クレニアムモンの様子を観察していた積山はほんの一瞬、しかし確かにクレニアムモンの目に変化があったのを見逃さなかった。
「大丈夫そうだね」
「いえ・・、もうすこし様子を見たほうがいいと思います」
辻鷹のほっとしたような言葉に積山の真剣な声が被さる。
一方、和西の正面まで来たエウロパはひったくるようにして板をとると機敏な動きで下がり、そう遠くない位置で止まって表面の文字を追った。

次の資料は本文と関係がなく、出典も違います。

### config.mk
export PLATFORM = sky130hd
export DESIGN_NAME = battery_monitor_frame_decoder_top_flat
export DESIGN_NICKNAME = d
export VERILOG_FILES = /design/src/bmfd_pkg.sv /design/src/bmfd_in_if.sv /design/src/bmfd_out_if.sv /design/src/bmfd_front.sv /design/src/bmfd_queue.sv /design/src/bmfd_back.sv /design/src/battery_monitor_frame_decoder_top.sv /design/src/flat_wrapper.sv
export VERILOG_INCLUDE_DIRS = /design/src /design/src/src
export SDC_FILE = /design/constraint.sdc
export NUM_CORES = 1
export LEC_CHECK = 0
export BUFFER_PORTS_ARGS = -buffer_cell sky130_fd_sc_hd__buf_2
export CORE_MARGIN = 4
export CORE_UTILIZATION = 58
export CTS_BUF_LIST = sky130_fd_sc_hd__clkbuf_16
export DETAILED_ROUTE_END_ITERATION = 6
export GPL_ROUTABILITY_DRIVEN = 0
export HOLD_SLACK_MARGIN = 0.08
export PLACE_DENSITY_LB_ADDON = 0.3
export SLEW_MARGIN = 5
export SYNTH_ARGS = -nofsm -noshare
export SYNTH_HDL_FRONTEND = slang
export SYNTH_SLANG_ARGS = --single-unit
### constraint.sdc
create_clock -name clk -period 11.35 [get_ports clk]
set_input_delay 2.27 -clock clk [delete_from_list [all_inputs] [get_ports clk]]
set_output_delay 2.27 -clock clk [all_outputs]
set_load 0.005 [all_outputs]
### src/battery_monitor_frame_decoder_top_defines.svh
`ifndef BATTERY_MONITOR_FRAME_DECODER_TOP_DEFINES_SVH
`define BATTERY_MONITOR_FRAME_DECODER_TOP_DEFINES_SVH

// same-cycle implication, clocked on clk, quiet in reset
`define BMFD_ASSERT_NOW(lbl, ante, cons, msg) \
  lbl: assert property (@(posedge clk) disable iff (!rst_n) (ante) |-> (cons)) else $error(msg);

// next-cycle implication
`define BMFD_ASSERT_NEXT(lbl, ante, cons, msg) \
  lbl: assert property (@(posedge clk) disable iff (!rst_n) (ante) |=> (cons)) else $error(msg);

`endif

### src/bmfd_pkg.sv
package bmfd_pkg;

  localparam logic [15:0] CRC_INIT = 16'hFFFF;
  localparam logic [15:0] CRC_POLY = 16'hA001;

  localparam logic [10:0] ID_BATT = 11'h100;
  localparam logic [10:0] ID_CAP  = 11'h101;
  localparam logic [10:0] ID_STAT = 11'h103;

  localparam logic [3:0] FULL_LEN = 4'd8;

  localparam int unsigned QDepth = 2;
  localparam int unsigned QPtrW  = $clog2(QDepth);
  localparam int unsigned QCntW  = $clog2(QDepth + 1);

  typedef enum logic [2:0] {
    ST_STORED    = 3'd0,
    ST_CRC_ERR   = 3'd1,
    ST_SHORT     = 3'd2,
    ST_UNKNOWN   = 3'd3,
    ST_PUBLISHED = 3'd4,
    ST_NOT_READY = 3'd5
  } status_t;

  typedef enum logic [1:0] {
    FID_BATT,
    FID_CAP,
    FID_STAT,
    FID_OTHER
  } fid_t;

  // classified frame, CRC run over bytes 0..2 already
  typedef struct packed {
    logic        is_pub;
    logic        is_short;
    fid_t        fid;
    logic [15:0] crc_part;
    logic [47:0] data;
    logic [15:0] check;
  } qent_t;

  typedef struct packed {
    logic full;
    logic empty;
  } qstat_t;

  function automatic logic [15:0] crc_byte(input logic [15:0] c, input logic [7:0] b);
    logic [15:0] r;
    r = c ^ {8'h00, b};
    for (int i = 0; i < 8; i++) begin
      r = r[0] ? ((r >> 1) ^ CRC_POLY) : (r >> 1);
    end
    return r;
  endfunction

endpackage

### src/bmfd_in_if.sv
interface bmfd_in_if;
  import bmfd_pkg::*;

  logic        valid;
  logic        ready;
  logic        command;
  logic [10:0] frame_id;
  logic [3:0]  data_length;
  logic [63:0] payload;

  modport source (output valid, command, frame_id, data_length, payload, input ready);
  modport sink (input valid, command, frame_id, data_length, payload, output ready);
endinterface

### src/bmfd_out_if.sv
interface bmfd_out_if;
  import bmfd_pkg::*;

  logic               valid;
  logic               ready;
  status_t            status;
  logic [15:0]        pack_voltage;
  logic signed [15:0] pack_current;
  logic [15:0]        remaining_charge;
  logic [15:0]        full_charge;
  logic [15:0]        state_of_charge;
  logic [15:0]        cycle_total;
  logic               charge_switch_on;
  logic               discharge_switch_on;
  logic [15:0]        firmware_version;
  logic               is_charging;

  modport source (
    output valid, status, pack_voltage, pack_current, remaining_charge, full_charge,
           state_of_charge, cycle_total, charge_switch_on, discharge_switch_on,
           firmware_version, is_charging,
    input  ready
  );
  modport sink (
    input  valid, status, pack_voltage, pack_current, remaining_charge, full_charge,
           state_of_charge, cycle_total, charge_switch_on, discharge_switch_on,
           firmware_version, is_charging,
    output ready
  );
endinterface

### src/bmfd_front.sv
module bmfd_front import bmfd_pkg::*; (
  bmfd_in_if.sink in_ch,
  input  qstat_t  q_stat,
  output logic    push,
  output qent_t   push_ent
);

  logic [15:0] crc0;
  logic [15:0] crc1;
  logic [15:0] crc2;
  fid_t        fid;

  assign in_ch.ready = !q_stat.full;
  assign push        = in_ch.valid && in_ch.ready;

  always_comb begin
    crc0 = crc_byte(CRC_INIT, in_ch.payload[63:56]);
    crc1 = crc_byte(crc0, in_ch.payload[55:48]);
    crc2 = crc_byte(crc1, in_ch.payload[47:40]);
  end

  always_comb begin
    case (in_ch.frame_id)
      ID_BATT: fid = FID_BATT;
      ID_CAP:  fid = FID_CAP;
      ID_STAT: fid = FID_STAT;
      default: fid = FID_OTHER;
    endcase
  end

  always_comb begin
    push_ent.is_pub   = in_ch.command;
    push_ent.is_short = in_ch.data_length < FULL_LEN;
    push_ent.fid      = fid;
    push_ent.crc_part = crc2;
    push_ent.data     = in_ch.payload[63:16];
    push_ent.check    = in_ch.payload[15:0];
  end

endmodule

### src/bmfd_queue.sv
module bmfd_queue import bmfd_pkg::*; (
  input  logic   clk,
  input  logic   rst_n,
  input  logic   push,
  input  qent_t  push_ent,
  input  logic   pop,
  output qent_t  head,
  output qstat_t q_stat
);

  qent_t            ent_r [QDepth];
  logic [QPtrW-1:0] wr_ptr_r;
  logic [QPtrW-1:0] rd_ptr_r;
  logic [QCntW-1:0] count_r;

  assign head         = ent_r[rd_ptr_r];
  assign q_stat.full  = count_r == QCntW'(QDepth);
  assign q_stat.empty = count_r == '0;

  always_ff @(posedge clk) begin
    if (push) begin
      ent_r[wr_ptr_r] <= push_ent;
    end
  end

  always_ff @(posedge clk) begin
    if (!rst_n) begin
      wr_ptr_r <= '0;
      rd_ptr_r <= '0;
      count_r  <= '0;
    end else begin
      if (push) begin
        wr_ptr_r <= (wr_ptr_r == QPtrW'(QDepth - 1)) ? '0 : wr_ptr_r + 1'b1;
      end
      if (pop) begin
        rd_ptr_r <= (rd_ptr_r == QPtrW'(QDepth - 1)) ? '0 : rd_ptr_r + 1'b1;
      end
      case ({push, pop})
        2'b10:   count_r <= count_r + 1'b1;
        2'b01:   count_r <= count_r - 1'b1;
        default: count_r <= count_r;
      endcase
    end
  end

endmodule

### src/bmfd_back.sv
module bmfd_back import bmfd_pkg::*; (
  input  logic   clk,
  input  logic   rst_n,
  input  qent_t  head,
  input  qstat_t q_stat,
  output logic   pop,
  bmfd_out_if.source out_ch
);

  logic [15:0] volt_r, volt_nxt;
  logic [15:0] curr_r, curr_nxt;
  logic [15:0] chg_r, chg_nxt;
  logic [15:0] full_r, full_nxt;
  logic [15:0] soc_r, soc_nxt;
  logic [15:0] cyc_r, cyc_nxt;
  logic [1:0]  sw_r, sw_nxt;
  logic [15:0] ver_r, ver_nxt;
  logic [2:0]  seen_r, seen_nxt;

  logic        out_valid_r;
  logic        load;
  logic [15:0] crc3, crc4, crc5;
  logic        crc_ok;

  status_t            res_status_r, res_status_nxt;
  logic [15:0]        res_volt_r, res_volt_nxt;
  logic signed [15:0] res_curr_r, res_curr_nxt;
  logic [15:0]        res_chg_r, res_chg_nxt;
  logic [15:0]        res_full_r, res_full_nxt;
  logic [15:0]        res_soc_r, res_soc_nxt;
  logic [15:0]        res_cyc_r, res_cyc_nxt;
  logic [1:0]         res_sw_r, res_sw_nxt;
  logic [15:0]        res_ver_r, res_ver_nxt;
  logic               res_chgng_r, res_chgng_nxt;

  assign load = !out_valid_r || out_ch.ready;
  assign pop  = !q_stat.empty && load;

  always_comb begin
    crc3   = crc_byte(head.crc_part, head.data[23:16]);
    crc4   = crc_byte(crc3, head.data[15:8]);
    crc5   = crc_byte(crc4, head.data[7:0]);
    crc_ok = crc5 == head.check;
  end

  always_comb begin
    volt_nxt = volt_r;
    curr_nxt = curr_r;
    chg_nxt  = chg_r;
    full_nxt = full_r;
    soc_nxt  = soc_r;
    cyc_nxt  = cyc_r;
    sw_nxt   = sw_r;
    ver_nxt  = ver_r;
    seen_nxt = seen_r;

    res_status_nxt = ST_STORED;
    res_volt_nxt   = '0;
    res_curr_nxt   = '0;
    res_chg_nxt    = '0;
    res_full_nxt   = '0;
    res_soc_nxt    = '0;
    res_cyc_nxt    = '0;
    res_sw_nxt     = '0;
    res_ver_nxt    = '0;
    res_chgng_nxt  = 1'b0;

    if (head.is_pub) begin
      if (seen_r[1:0] != 2'b11) begin
        res_status_nxt = ST_NOT_READY;
      end else begin
        res_status_nxt = ST_PUBLISHED;
        res_volt_nxt   = volt_r;
        res_curr_nxt   = curr_r;
        res_chg_nxt    = chg_r;
        res_full_nxt   = full_r;
        res_soc_nxt    = soc_r;
        res_cyc_nxt    = cyc_r;
        res_sw_nxt     = sw_r;
        res_ver_nxt    = ver_r;
        res_chgng_nxt  = !curr_r[15];
        seen_nxt       = '0;
      end
    end else if (head.is_short) begin
      res_status_nxt = ST_SHORT;
    end else if (!crc_ok) begin
      res_status_nxt = ST_CRC_ERR;
    end else begin
      case (head.fid)
        FID_BATT: begin
          volt_nxt    = head.data[47:32];
          curr_nxt    = head.data[31:16];
          chg_nxt     = head.data[15:0];
          seen_nxt[0] = 1'b1;
        end
        FID_CAP: begin
          full_nxt    = head.data[47:32];
          cyc_nxt     = head.data[31:16];
          soc_nxt     = head.data[15:0];
          seen_nxt[1] = 1'b1;
        end
        FID_STAT: begin
          sw_nxt      = head.data[33:32];
          ver_nxt     = head.data[15:0];
          seen_nxt[2] = 1'b1;
        end
        default: begin
          res_status_nxt = ST_UNKNOWN;
        end
      endcase
    end
  end

  always_ff @(posedge clk) begin
    if (!rst_n) begin
      volt_r      <= '0;
      curr_r      <= '0;
      chg_r       <= '0;
      full_r      <= '0;
      soc_r       <= '0;
      cyc_r       <= '0;
      sw_r        <= '0;
      ver_r       <= '0;
      seen_r      <= '0;
      out_valid_r <= 1'b0;
    end else begin
      if (load) begin
        out_valid_r <= pop;
      end
      if (pop) begin
        volt_r <= volt_nxt;
        curr_r <= curr_nxt;
        chg_r  <= chg_nxt;
        full_r <= full_nxt;
        soc_r  <= soc_nxt;
        cyc_r  <= cyc_nxt;
        sw_r   <= sw_nxt;
        ver_r  <= ver_nxt;
        seen_r <= seen_nxt;
      end
    end
  end

  always_ff @(posedge clk) begin
    if (pop) begin
      res_status_r <= res_status_nxt;
      res_volt_r   <= res_volt_nxt;
      res_curr_r   <= res_curr_nxt;
      res_chg_r    <= res_chg_nxt;
      res_full_r   <= res_full_nxt;
      res_soc_r    <= res_soc_nxt;
      res_cyc_r    <= res_cyc_nxt;
      res_sw_r     <= res_sw_nxt;
      res_ver_r    <= res_ver_nxt;
      res_chgng_r  <= res_chgng_nxt;
    end
  end

  assign out_ch.valid               = out_valid_r;
  assign out_ch.status              = res_status_r;
  assign out_ch.pack_voltage        = res_volt_r;
  assign out_ch.pack_current        = res_curr_r;
  assign out_ch.remaining_charge    = res_chg_r;
  assign out_ch.full_charge         = res_full_r;
  assign out_ch.state_of_charge     = res_soc_r;
  assign out_ch.cycle_total         = res_cyc_r;
  assign out_ch.charge_switch_on    = res_sw_r[0];
  assign out_ch.discharge_switch_on = res_sw_r[1];
  assign out_ch.firmware_version    = res_ver_r;
  assign out_ch.is_charging         = res_chgng_r;

endmodule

そう時間をかけずにすべてを読み、エウロパは和西を見た。
「確かにイオの文字だ。・・・“信じるとおりに生きろ”と書いてあった・・・」
肩を抱きかかえられて地面に降り立った積山は数歩近寄って口を開いた。
「イオにあなたたちを連れてきて欲しいと頼まれました。一緒に来てくれますか?」
背後に立つガニメデと顔を見合わせ、エウロパは頷いた。
「応じます。イオとカリストを含む私たちの安全を保証してくれるのなら」
「手荒なまねだけはやめてくれるかい?」
必要なことを2,3訊きながら和西はそれとは別のことを考えていた。
今朝見たカリストの従順振りやこの二人の素直さはどこから来ているものなんだろう・・・。
イオにそうさせるだけの能力があるから。
和西の頭はそう結論をつけていた。
組織が会議をする際、和西は十闘神のリーダーとして出席をする。
いつの間にかみんなが和西を中心にチームを形作っていた。
しかしそれを自覚する度、和西は心臓が抜け落ちるような奇妙な感覚に襲われていた。
自分は積山くんほど賢く、冷静ではない。
自分は林未くんほど思慮深くはない。
自分は仁ほど気が利かない。
自分は柳田くんみたいにムードメーカーではない。
自分は嶋川くんや谷川さんほど強い絆を作れるかわからない。
自分は二ノ宮さんほど経験をつんではいない。
自分は黒畑さんほど優しくはない。
自分は彩華ちゃんほど強い芯を持ってはいない。
そうではないか、和西はいつもそう考えていた。
自分が十闘神のリーダーとしていることに違和感を感じていた。
イオとカリストの間に確かに強い信頼関係があることに和西は真っ先に気づいていた。
自分と仲間にあんな絆が作れるのだろうか。
和西はこの数日、ずっとそれを考えていた。
ガニメデとエウロパを連れて帰ったあと、全員が帰宅するのを見送ると和西はひどい孤独感に押しつぶされそうになった。
そんな彼がふと顔を上げたとき。
ゴマモンがいた。
「何か悩み事か?」
「ああ、ちょっとね」
和西は微笑むと立ち上がった。
強い絆なら僕ももっていた。
パートナーデジモンとの絆を見つけた和西はいつもよりも軽い足取りで部屋を出た。
その後をゴマモンが元気よく追いかける。